[Your assignment] The complete set of records below must be repeated precisely as given.

Excerpts from a dataset:

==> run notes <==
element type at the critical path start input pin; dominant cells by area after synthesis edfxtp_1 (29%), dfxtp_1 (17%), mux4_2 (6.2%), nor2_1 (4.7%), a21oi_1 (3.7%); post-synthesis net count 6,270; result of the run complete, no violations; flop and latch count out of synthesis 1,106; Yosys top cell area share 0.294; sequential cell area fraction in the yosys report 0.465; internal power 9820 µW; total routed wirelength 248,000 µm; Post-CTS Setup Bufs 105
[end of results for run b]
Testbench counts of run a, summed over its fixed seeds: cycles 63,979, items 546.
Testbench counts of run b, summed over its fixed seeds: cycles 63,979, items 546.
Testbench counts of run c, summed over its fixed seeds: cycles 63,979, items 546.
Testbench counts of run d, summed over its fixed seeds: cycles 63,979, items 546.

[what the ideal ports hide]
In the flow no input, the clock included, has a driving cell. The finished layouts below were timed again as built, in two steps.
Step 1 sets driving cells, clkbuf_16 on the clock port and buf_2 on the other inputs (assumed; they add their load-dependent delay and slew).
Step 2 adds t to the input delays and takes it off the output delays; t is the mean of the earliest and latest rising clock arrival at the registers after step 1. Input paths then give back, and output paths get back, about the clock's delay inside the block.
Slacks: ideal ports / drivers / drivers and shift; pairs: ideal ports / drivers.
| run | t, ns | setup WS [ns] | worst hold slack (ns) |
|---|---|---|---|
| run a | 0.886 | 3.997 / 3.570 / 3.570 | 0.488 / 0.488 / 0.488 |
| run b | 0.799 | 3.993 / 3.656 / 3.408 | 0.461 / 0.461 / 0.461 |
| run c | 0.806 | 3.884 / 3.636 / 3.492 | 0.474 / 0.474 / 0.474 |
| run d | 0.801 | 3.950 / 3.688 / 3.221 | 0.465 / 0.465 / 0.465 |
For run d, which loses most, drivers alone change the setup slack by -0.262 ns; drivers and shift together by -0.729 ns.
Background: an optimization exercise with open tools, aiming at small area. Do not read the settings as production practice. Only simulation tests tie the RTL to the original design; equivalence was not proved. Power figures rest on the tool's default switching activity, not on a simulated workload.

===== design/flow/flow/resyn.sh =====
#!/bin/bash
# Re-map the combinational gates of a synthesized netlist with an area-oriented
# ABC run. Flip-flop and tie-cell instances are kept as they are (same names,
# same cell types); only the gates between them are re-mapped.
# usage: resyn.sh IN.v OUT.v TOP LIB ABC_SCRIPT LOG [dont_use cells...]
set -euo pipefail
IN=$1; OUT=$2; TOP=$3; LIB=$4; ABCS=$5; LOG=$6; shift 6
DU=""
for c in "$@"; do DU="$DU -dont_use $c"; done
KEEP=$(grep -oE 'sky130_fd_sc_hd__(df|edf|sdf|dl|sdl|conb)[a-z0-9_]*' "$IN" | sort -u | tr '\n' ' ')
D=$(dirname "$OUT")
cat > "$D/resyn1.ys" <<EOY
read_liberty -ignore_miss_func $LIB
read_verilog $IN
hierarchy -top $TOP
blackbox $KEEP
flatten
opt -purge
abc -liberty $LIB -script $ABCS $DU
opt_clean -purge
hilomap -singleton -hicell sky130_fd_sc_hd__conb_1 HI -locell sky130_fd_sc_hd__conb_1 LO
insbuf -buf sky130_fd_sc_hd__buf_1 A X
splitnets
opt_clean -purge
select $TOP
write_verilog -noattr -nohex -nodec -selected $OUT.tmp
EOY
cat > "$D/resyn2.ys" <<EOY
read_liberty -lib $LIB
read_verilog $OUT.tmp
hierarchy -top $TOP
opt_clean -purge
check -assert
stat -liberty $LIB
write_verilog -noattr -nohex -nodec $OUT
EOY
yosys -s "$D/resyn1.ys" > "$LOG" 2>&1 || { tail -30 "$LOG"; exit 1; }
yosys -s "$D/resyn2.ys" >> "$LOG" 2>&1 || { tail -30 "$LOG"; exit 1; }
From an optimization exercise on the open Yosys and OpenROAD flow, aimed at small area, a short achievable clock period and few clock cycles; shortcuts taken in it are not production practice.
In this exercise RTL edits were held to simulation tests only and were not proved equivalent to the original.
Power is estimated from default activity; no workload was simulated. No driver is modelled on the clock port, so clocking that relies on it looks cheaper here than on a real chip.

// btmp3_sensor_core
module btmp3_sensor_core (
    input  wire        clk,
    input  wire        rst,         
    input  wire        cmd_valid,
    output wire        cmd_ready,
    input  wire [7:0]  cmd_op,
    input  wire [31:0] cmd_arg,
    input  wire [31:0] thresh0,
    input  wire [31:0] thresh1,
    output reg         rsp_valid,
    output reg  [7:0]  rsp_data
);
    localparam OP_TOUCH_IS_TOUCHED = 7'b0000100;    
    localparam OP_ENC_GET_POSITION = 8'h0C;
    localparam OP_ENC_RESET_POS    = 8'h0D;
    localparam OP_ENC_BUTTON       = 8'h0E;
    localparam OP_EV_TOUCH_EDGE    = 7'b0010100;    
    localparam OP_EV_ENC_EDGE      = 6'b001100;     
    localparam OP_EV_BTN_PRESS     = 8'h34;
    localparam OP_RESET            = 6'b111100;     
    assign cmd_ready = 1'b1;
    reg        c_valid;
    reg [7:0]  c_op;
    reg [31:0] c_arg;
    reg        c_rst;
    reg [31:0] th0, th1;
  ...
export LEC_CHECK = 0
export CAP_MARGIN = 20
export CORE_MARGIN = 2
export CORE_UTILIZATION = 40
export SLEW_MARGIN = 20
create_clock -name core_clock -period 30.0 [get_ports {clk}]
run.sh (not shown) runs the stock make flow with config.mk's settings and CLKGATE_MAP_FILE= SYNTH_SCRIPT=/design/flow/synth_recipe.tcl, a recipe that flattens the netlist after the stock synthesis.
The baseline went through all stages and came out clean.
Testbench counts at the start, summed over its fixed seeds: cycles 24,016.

[Output for this task]
==> run notes <==
element type at the critical path start input pin; dominant cells by area after synthesis edfxtp_1 (29%), dfxtp_1 (17%), mux4_2 (6.2%), nor2_1 (4.7%), a21oi_1 (3.7%); post-synthesis net count 6,270; result of the run complete, no violations; flop and latch count out of synthesis 1,106; Yosys top cell area share 0.294; sequential cell area fraction in the yosys report 0.465; internal power 9820 µW; total routed wirelength 248,000 µm; Post-CTS Setup Bufs 105
[end of results for run b]
Testbench counts of run a, summed over its fixed seeds: cycles 63,979, items 546.
Testbench counts of run b, summed over its fixed seeds: cycles 63,979, items 546.
Testbench counts of run c, summed over its fixed seeds: cycles 63,979, items 546.
Testbench counts of run d, summed over its fixed seeds: cycles 63,979, items 546.

[what the ideal ports hide]
In the flow no input, the clock included, has a driving cell. The finished layouts below were timed again as built, in two steps.
Step 1 sets driving cells, clkbuf_16 on the clock port and buf_2 on the other inputs (assumed; they add their load-dependent delay and slew).
Step 2 adds t to the input delays and takes it off the output delays; t is the mean of the earliest and latest rising clock arrival at the registers after step 1. Input paths then give back, and output paths get back, about the clock's delay inside the block.
Slacks: ideal ports / drivers / drivers and shift; pairs: ideal ports / drivers.
| run | t, ns | setup WS [ns] | worst hold slack (ns) |
|---|---|---|---|
| run a | 0.886 | 3.997 / 3.570 / 3.570 | 0.488 / 0.488 / 0.488 |
| run b | 0.799 | 3.993 / 3.656 / 3.408 | 0.461 / 0.461 / 0.461 |
| run c | 0.806 | 3.884 / 3.636 / 3.492 | 0.474 / 0.474 / 0.474 |
| run d | 0.801 | 3.950 / 3.688 / 3.221 | 0.465 / 0.465 / 0.465 |
For run d, which loses most, drivers alone change the setup slack by -0.262 ns; drivers and shift together by -0.729 ns.
Background: an optimization exercise with open tools, aiming at small area. Do not read the settings as production practice. Only simulation tests tie the RTL to the original design; equivalence was not proved. Power figures rest on the tool's default switching activity, not on a simulated workload.

===== design/flow/flow/resyn.sh =====
#!/bin/bash
# Re-map the combinational gates of a synthesized netlist with an area-oriented
# ABC run. Flip-flop and tie-cell instances are kept as they are (same names,
# same cell types); only the gates between them are re-mapped.
# usage: resyn.sh IN.v OUT.v TOP LIB ABC_SCRIPT LOG [dont_use cells...]
set -euo pipefail
IN=$1; OUT=$2; TOP=$3; LIB=$4; ABCS=$5; LOG=$6; shift 6
DU=""
for c in "$@"; do DU="$DU -dont_use $c"; done
KEEP=$(grep -oE 'sky130_fd_sc_hd__(df|edf|sdf|dl|sdl|conb)[a-z0-9_]*' "$IN" | sort -u | tr '\n' ' ')
D=$(dirname "$OUT")
cat > "$D/resyn1.ys" <<EOY
read_liberty -ignore_miss_func $LIB
read_verilog $IN
hierarchy -top $TOP
blackbox $KEEP
flatten
opt -purge
abc -liberty $LIB -script $ABCS $DU
opt_clean -purge
hilomap -singleton -hicell sky130_fd_sc_hd__conb_1 HI -locell sky130_fd_sc_hd__conb_1 LO
insbuf -buf sky130_fd_sc_hd__buf_1 A X
splitnets
opt_clean -purge
select $TOP
write_verilog -noattr -nohex -nodec -selected $OUT.tmp
EOY
cat > "$D/resyn2.ys" <<EOY
read_liberty -lib $LIB
read_verilog $OUT.tmp
hierarchy -top $TOP
opt_clean -purge
check -assert
stat -liberty $LIB
write_verilog -noattr -nohex -nodec $OUT
EOY
yosys -s "$D/resyn1.ys" > "$LOG" 2>&1 || { tail -30 "$LOG"; exit 1; }
yosys -s "$D/resyn2.ys" >> "$LOG" 2>&1 || { tail -30 "$LOG"; exit 1; }
From an optimization exercise on the open Yosys and OpenROAD flow, aimed at small area, a short achievable clock period and few clock cycles; shortcuts taken in it are not production practice.
In this exercise RTL edits were held to simulation tests only and were not proved equivalent to the original.
Power is estimated from default activity; no workload was simulated. No driver is modelled on the clock port, so clocking that relies on it looks cheaper here than on a real chip.

// btmp3_sensor_core
module btmp3_sensor_core (
    input  wire        clk,
    input  wire        rst,         
    input  wire        cmd_valid,
    output wire        cmd_ready,
    input  wire [7:0]  cmd_op,
    input  wire [31:0] cmd_arg,
    input  wire [31:0] thresh0,
    input  wire [31:0] thresh1,
    output reg         rsp_valid,
    output reg  [7:0]  rsp_data
);
    localparam OP_TOUCH_IS_TOUCHED = 7'b0000100;    
    localparam OP_ENC_GET_POSITION = 8'h0C;
    localparam OP_ENC_RESET_POS    = 8'h0D;
    localparam OP_ENC_BUTTON       = 8'h0E;
    localparam OP_EV_TOUCH_EDGE    = 7'b0010100;    
    localparam OP_EV_ENC_EDGE      = 6'b001100;     
    localparam OP_EV_BTN_PRESS     = 8'h34;
    localparam OP_RESET            = 6'b111100;     
    assign cmd_ready = 1'b1;
    reg        c_valid;
    reg [7:0]  c_op;
    reg [31:0] c_arg;
    reg        c_rst;
    reg [31:0] th0, th1;
  ...
export LEC_CHECK = 0
export CAP_MARGIN = 20
export CORE_MARGIN = 2
export CORE_UTILIZATION = 40
export SLEW_MARGIN = 20
create_clock -name core_clock -period 30.0 [get_ports {clk}]
run.sh (not shown) runs the stock make flow with config.mk's settings and CLKGATE_MAP_FILE= SYNTH_SCRIPT=/design/flow/synth_recipe.tcl, a recipe that flattens the netlist after the stock synthesis.
The baseline went through all stages and came out clean.
Testbench counts at the start, summed over its fixed seeds: cycles 24,016.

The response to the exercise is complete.